How many lines in the entries below contain "signal"? Answer with the number only.

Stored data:

^^^^^^^^

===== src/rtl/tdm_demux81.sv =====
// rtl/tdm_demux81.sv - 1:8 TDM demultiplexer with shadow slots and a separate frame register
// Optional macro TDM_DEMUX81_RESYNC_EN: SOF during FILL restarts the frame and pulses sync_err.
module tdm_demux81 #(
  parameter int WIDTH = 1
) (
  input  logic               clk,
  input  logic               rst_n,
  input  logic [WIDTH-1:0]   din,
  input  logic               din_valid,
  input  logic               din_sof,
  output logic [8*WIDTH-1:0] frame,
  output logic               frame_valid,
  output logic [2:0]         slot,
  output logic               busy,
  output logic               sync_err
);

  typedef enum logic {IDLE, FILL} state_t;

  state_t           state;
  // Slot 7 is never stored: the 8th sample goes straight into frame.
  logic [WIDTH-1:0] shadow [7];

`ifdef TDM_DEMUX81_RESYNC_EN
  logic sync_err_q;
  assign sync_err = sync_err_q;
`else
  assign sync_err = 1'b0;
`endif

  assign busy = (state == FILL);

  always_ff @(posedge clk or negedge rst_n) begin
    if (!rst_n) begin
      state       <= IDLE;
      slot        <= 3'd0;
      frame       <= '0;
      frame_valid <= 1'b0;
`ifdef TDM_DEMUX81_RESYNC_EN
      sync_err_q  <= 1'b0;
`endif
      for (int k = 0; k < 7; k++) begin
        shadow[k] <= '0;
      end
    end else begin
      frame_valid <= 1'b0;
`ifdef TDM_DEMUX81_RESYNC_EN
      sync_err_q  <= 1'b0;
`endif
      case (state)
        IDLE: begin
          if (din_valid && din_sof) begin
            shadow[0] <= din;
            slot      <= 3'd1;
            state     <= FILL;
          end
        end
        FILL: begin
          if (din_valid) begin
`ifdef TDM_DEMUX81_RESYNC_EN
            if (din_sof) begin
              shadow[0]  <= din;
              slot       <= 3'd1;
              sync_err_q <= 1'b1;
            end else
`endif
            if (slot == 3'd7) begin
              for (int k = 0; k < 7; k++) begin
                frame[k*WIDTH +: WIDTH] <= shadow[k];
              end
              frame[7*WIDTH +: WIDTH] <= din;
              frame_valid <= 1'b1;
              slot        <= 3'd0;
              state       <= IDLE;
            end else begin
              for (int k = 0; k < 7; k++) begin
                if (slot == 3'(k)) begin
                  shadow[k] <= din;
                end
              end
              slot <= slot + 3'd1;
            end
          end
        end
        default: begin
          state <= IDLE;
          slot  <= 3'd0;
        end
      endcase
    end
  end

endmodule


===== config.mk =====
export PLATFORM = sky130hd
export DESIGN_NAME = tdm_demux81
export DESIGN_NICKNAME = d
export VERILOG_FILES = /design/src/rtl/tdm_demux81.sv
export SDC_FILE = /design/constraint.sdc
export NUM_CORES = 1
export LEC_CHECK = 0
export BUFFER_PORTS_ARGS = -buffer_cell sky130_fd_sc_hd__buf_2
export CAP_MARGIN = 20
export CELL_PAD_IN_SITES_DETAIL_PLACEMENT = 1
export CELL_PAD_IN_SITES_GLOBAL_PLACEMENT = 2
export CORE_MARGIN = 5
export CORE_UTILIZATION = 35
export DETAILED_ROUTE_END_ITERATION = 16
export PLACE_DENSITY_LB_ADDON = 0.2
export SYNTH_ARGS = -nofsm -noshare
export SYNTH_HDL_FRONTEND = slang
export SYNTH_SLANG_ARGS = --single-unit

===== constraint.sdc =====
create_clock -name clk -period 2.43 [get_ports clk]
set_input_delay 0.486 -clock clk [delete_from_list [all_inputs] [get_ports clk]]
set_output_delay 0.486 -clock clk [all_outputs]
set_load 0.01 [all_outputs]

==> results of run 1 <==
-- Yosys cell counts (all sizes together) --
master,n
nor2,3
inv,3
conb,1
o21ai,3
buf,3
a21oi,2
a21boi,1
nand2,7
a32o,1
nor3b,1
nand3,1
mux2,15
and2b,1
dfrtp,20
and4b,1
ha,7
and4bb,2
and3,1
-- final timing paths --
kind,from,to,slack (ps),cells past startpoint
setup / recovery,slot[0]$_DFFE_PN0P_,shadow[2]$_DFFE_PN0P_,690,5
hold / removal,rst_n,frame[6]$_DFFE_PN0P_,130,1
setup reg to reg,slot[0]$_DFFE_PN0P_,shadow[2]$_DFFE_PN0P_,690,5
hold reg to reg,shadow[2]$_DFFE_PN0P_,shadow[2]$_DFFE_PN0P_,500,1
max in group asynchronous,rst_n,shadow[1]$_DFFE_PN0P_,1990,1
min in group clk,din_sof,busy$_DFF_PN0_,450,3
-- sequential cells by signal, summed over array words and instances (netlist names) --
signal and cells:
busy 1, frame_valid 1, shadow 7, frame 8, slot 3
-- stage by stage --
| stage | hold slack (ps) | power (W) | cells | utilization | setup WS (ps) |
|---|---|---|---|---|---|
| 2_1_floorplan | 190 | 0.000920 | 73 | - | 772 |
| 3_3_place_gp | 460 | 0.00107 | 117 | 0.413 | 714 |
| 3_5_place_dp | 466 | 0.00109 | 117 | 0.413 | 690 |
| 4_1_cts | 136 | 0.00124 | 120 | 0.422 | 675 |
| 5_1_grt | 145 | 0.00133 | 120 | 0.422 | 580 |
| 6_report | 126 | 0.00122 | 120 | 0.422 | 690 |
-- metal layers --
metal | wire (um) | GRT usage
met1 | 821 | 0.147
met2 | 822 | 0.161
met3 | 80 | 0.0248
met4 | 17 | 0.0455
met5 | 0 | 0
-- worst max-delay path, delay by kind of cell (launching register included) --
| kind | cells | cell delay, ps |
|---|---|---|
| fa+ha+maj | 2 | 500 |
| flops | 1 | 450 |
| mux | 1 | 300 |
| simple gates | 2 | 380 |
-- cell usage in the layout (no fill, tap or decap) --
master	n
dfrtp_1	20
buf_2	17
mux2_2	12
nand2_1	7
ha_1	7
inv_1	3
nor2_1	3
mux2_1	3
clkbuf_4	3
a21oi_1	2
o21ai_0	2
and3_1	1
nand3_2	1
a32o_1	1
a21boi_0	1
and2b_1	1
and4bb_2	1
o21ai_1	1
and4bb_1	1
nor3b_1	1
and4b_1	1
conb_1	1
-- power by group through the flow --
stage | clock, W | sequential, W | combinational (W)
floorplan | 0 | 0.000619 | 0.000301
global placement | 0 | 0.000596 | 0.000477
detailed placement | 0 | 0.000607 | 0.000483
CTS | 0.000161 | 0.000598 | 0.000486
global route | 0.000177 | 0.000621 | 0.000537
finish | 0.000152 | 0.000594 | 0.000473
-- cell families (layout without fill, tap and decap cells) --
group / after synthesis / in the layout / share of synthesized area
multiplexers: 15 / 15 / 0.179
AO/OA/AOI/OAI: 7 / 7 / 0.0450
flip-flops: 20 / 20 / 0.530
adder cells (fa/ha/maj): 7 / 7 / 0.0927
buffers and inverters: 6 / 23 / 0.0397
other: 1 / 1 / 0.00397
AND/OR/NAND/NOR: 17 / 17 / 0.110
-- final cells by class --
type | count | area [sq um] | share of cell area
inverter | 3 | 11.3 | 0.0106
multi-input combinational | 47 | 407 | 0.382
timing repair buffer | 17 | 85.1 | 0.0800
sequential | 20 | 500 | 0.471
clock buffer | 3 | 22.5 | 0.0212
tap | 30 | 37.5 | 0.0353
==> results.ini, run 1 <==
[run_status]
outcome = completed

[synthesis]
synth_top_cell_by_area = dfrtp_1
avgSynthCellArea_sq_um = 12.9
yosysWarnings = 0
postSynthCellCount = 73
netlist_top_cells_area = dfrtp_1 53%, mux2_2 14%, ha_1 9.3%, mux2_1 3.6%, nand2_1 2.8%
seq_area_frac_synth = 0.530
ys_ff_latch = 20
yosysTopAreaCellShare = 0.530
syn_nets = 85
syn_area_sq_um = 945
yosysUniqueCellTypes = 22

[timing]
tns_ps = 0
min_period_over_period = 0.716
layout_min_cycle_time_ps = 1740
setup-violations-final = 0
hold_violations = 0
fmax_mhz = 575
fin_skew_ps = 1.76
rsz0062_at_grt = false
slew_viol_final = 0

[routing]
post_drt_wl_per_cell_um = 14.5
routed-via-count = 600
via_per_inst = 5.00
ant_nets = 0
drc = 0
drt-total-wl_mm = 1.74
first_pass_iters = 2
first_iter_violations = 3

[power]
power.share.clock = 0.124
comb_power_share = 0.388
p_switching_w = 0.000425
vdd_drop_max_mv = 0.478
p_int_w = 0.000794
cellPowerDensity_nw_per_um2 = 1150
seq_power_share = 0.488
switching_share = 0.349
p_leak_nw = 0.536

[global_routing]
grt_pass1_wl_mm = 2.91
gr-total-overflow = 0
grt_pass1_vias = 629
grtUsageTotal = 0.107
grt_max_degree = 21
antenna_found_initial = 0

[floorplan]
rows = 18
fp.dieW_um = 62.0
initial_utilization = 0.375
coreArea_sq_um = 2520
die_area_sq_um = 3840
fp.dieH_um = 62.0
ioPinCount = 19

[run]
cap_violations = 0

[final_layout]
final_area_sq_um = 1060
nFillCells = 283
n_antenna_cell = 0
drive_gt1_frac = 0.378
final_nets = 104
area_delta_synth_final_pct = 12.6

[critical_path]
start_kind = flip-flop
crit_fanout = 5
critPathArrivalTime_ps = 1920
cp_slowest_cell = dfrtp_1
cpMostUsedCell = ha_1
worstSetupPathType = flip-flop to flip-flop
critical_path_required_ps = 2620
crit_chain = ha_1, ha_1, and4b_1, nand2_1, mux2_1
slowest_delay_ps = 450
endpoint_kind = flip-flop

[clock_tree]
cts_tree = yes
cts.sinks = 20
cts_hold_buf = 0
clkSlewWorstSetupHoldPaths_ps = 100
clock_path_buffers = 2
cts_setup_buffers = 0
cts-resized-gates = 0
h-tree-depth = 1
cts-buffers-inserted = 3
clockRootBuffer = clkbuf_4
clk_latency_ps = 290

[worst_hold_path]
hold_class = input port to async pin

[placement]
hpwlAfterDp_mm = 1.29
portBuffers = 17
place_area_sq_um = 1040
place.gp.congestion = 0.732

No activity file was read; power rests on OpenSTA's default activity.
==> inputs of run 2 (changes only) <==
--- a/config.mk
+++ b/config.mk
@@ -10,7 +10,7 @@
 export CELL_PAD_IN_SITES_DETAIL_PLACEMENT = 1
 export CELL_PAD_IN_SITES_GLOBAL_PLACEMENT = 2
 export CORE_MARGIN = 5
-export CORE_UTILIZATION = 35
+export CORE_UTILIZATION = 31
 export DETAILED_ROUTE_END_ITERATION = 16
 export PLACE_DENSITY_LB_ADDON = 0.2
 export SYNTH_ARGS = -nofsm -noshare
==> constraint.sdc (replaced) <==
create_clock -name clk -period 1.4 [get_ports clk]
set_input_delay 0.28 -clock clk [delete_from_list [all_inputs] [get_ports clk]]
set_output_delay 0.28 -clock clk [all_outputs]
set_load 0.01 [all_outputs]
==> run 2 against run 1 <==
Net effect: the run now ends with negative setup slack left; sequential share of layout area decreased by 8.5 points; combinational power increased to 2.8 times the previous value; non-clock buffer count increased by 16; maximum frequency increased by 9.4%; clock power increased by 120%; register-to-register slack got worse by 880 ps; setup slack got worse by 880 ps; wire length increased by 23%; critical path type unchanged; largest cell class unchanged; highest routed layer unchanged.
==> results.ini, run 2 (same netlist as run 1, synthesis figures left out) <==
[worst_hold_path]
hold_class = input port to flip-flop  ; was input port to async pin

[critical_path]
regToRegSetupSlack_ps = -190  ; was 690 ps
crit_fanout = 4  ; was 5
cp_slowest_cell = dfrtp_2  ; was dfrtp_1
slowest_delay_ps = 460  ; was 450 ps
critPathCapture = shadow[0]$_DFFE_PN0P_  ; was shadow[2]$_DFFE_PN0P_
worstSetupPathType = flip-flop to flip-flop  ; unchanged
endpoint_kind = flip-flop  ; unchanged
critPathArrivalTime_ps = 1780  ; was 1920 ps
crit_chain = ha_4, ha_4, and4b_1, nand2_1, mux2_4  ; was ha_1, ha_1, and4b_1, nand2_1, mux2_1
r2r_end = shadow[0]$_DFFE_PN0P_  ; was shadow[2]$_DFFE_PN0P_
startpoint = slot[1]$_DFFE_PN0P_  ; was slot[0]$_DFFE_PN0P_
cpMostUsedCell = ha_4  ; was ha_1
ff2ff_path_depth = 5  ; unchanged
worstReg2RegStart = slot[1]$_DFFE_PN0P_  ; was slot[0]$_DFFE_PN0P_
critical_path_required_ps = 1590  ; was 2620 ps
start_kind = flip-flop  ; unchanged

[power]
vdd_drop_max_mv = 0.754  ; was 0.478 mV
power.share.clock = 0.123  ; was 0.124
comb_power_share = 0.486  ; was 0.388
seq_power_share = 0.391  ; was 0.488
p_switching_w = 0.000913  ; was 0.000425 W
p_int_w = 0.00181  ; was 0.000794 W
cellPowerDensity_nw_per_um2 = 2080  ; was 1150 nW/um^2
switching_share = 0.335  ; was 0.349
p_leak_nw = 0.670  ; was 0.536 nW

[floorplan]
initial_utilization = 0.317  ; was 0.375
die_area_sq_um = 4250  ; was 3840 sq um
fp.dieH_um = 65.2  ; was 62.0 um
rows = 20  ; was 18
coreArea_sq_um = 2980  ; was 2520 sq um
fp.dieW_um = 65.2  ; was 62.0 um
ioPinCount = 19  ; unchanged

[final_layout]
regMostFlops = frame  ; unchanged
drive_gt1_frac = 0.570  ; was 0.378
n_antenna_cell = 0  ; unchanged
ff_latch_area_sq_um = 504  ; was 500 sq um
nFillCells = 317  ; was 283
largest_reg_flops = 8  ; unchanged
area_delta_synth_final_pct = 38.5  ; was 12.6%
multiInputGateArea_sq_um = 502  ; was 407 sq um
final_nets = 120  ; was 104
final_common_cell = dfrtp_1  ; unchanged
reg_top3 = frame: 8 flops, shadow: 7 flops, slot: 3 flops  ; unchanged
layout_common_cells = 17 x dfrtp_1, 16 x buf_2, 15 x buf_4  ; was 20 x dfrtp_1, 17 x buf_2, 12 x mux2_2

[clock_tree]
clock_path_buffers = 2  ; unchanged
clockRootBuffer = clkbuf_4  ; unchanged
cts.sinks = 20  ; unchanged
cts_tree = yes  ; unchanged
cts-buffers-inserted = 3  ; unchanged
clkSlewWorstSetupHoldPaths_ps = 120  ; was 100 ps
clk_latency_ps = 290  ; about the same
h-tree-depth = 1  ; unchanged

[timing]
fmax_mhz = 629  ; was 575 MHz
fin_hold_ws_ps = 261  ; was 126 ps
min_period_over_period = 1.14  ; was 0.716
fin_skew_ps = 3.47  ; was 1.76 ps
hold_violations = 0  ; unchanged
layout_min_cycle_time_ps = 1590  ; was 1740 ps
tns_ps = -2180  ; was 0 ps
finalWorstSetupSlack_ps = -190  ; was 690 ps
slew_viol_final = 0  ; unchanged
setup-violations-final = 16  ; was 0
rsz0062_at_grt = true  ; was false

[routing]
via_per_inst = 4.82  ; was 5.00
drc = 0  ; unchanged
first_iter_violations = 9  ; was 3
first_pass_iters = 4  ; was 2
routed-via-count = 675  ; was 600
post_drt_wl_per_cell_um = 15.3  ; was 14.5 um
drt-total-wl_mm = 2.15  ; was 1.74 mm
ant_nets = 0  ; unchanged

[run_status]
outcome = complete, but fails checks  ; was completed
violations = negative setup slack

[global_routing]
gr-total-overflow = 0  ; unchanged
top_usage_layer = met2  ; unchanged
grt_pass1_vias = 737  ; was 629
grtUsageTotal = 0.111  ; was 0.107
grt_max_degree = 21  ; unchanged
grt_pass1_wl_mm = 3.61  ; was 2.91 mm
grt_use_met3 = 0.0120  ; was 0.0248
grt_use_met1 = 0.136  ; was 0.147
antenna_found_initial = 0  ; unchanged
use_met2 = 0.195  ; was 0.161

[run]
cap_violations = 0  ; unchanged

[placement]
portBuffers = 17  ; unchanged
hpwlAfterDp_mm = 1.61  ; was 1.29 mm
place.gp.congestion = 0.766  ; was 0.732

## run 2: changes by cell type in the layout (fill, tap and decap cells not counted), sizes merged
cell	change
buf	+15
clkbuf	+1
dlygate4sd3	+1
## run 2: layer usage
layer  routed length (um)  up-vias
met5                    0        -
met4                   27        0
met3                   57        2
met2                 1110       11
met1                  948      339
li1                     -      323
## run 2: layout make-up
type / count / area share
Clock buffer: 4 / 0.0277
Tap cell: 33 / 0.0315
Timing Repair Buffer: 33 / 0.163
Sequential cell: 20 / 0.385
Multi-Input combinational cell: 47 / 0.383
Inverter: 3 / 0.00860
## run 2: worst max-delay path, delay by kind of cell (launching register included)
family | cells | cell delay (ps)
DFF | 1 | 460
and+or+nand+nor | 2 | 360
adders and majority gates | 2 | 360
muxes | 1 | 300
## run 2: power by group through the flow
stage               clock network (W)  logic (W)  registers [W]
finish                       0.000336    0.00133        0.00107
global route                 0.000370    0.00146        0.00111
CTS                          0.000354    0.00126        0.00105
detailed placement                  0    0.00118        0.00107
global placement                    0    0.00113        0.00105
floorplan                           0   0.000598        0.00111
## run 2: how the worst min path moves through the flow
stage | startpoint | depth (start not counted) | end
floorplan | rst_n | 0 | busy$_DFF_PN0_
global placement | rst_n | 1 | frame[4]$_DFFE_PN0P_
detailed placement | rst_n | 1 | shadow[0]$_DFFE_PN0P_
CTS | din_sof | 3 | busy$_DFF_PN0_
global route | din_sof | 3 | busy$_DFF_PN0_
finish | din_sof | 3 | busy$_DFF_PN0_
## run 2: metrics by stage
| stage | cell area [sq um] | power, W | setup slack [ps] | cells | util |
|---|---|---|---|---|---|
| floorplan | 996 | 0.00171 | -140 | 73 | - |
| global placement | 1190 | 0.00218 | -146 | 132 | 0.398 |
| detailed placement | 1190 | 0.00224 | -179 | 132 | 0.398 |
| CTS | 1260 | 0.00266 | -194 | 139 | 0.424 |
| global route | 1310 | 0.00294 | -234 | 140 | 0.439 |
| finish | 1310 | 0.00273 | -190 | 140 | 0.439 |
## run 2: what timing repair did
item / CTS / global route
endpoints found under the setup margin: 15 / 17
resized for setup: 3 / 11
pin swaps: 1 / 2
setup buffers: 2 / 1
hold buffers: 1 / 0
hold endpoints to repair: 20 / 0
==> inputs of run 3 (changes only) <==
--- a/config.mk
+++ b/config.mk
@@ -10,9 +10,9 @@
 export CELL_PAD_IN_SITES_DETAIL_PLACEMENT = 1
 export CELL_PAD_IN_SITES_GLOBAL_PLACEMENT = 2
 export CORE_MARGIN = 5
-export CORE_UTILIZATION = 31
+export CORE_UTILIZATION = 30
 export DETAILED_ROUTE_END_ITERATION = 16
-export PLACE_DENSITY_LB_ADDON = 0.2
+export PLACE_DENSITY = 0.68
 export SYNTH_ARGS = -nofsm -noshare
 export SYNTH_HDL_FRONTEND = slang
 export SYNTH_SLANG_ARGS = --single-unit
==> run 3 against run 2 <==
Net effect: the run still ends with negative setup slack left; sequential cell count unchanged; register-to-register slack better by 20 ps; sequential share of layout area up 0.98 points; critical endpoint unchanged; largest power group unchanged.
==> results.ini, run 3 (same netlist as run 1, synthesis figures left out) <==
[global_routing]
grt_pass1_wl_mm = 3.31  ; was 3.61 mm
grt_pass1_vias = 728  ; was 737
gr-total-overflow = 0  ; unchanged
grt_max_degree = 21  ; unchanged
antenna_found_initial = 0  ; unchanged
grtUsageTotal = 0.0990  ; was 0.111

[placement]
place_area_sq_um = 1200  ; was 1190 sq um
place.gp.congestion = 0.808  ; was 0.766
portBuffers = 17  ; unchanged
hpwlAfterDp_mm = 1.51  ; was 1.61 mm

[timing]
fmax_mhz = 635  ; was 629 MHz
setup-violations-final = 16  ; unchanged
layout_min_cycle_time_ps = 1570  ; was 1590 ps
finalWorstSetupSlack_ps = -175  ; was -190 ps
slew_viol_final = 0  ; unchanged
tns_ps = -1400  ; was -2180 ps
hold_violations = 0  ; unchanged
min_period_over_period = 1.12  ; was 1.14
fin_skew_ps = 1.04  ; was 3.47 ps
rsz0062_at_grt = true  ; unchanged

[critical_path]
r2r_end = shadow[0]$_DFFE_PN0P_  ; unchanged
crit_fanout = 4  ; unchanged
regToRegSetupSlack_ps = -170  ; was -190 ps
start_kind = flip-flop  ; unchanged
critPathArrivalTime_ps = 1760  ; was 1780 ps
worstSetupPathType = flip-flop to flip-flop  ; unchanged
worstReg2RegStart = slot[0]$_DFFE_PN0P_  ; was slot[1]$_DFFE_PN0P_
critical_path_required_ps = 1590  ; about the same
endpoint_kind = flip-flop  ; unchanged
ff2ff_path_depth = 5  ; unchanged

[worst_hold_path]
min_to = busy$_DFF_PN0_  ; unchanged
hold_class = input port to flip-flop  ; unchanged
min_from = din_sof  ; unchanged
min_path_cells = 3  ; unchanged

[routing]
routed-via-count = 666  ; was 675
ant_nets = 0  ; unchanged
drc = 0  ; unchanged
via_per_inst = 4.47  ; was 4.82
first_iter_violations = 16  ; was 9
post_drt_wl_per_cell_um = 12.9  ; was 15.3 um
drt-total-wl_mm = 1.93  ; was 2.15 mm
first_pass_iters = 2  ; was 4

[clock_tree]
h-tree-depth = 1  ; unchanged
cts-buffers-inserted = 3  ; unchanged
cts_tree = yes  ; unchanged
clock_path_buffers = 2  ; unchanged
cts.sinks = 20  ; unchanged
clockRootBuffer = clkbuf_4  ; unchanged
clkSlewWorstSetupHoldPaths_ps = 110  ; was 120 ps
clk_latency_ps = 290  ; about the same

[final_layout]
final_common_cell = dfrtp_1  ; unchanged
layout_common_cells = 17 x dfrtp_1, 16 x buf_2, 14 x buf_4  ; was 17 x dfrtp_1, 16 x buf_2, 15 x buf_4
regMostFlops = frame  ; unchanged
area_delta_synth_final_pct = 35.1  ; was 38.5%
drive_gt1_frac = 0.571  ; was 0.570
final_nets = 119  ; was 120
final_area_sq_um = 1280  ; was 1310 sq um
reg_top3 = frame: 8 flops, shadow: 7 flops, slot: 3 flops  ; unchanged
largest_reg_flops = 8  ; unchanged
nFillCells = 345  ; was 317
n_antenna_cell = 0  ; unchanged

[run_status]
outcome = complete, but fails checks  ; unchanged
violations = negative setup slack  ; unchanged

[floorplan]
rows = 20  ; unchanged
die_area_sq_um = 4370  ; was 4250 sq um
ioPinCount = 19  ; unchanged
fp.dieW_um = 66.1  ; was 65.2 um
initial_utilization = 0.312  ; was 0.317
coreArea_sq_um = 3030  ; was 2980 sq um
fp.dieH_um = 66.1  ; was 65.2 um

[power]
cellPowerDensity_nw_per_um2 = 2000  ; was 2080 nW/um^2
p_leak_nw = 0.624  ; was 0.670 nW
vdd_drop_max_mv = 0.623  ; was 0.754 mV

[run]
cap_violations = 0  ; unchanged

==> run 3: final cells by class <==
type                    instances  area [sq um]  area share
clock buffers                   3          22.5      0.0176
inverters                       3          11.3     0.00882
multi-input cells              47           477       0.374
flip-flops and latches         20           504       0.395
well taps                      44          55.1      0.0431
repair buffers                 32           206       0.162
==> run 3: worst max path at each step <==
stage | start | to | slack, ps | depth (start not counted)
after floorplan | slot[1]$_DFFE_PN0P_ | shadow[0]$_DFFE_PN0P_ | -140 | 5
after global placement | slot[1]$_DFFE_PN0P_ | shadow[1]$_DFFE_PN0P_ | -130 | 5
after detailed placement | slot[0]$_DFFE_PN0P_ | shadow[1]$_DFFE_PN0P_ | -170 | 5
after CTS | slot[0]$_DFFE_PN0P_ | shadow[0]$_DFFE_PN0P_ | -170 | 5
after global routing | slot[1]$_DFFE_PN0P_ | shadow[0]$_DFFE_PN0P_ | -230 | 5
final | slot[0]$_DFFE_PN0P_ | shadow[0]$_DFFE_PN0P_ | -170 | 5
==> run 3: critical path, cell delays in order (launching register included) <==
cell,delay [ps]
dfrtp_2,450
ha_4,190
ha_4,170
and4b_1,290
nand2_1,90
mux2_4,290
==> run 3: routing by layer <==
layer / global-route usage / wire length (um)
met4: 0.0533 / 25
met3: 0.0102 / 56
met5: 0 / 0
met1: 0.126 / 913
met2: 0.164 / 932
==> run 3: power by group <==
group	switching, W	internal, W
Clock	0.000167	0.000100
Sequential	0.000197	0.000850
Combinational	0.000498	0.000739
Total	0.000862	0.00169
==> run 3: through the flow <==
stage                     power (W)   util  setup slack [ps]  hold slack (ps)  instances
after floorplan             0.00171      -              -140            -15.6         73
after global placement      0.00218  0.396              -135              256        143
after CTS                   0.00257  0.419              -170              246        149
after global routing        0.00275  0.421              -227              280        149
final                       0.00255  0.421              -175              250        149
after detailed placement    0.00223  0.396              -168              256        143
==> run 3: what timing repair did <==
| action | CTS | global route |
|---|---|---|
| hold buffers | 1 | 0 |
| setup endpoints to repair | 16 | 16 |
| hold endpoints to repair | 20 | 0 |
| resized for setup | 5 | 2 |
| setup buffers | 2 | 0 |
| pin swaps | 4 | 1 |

^^^^^^^^

▶ Answer to the problem
2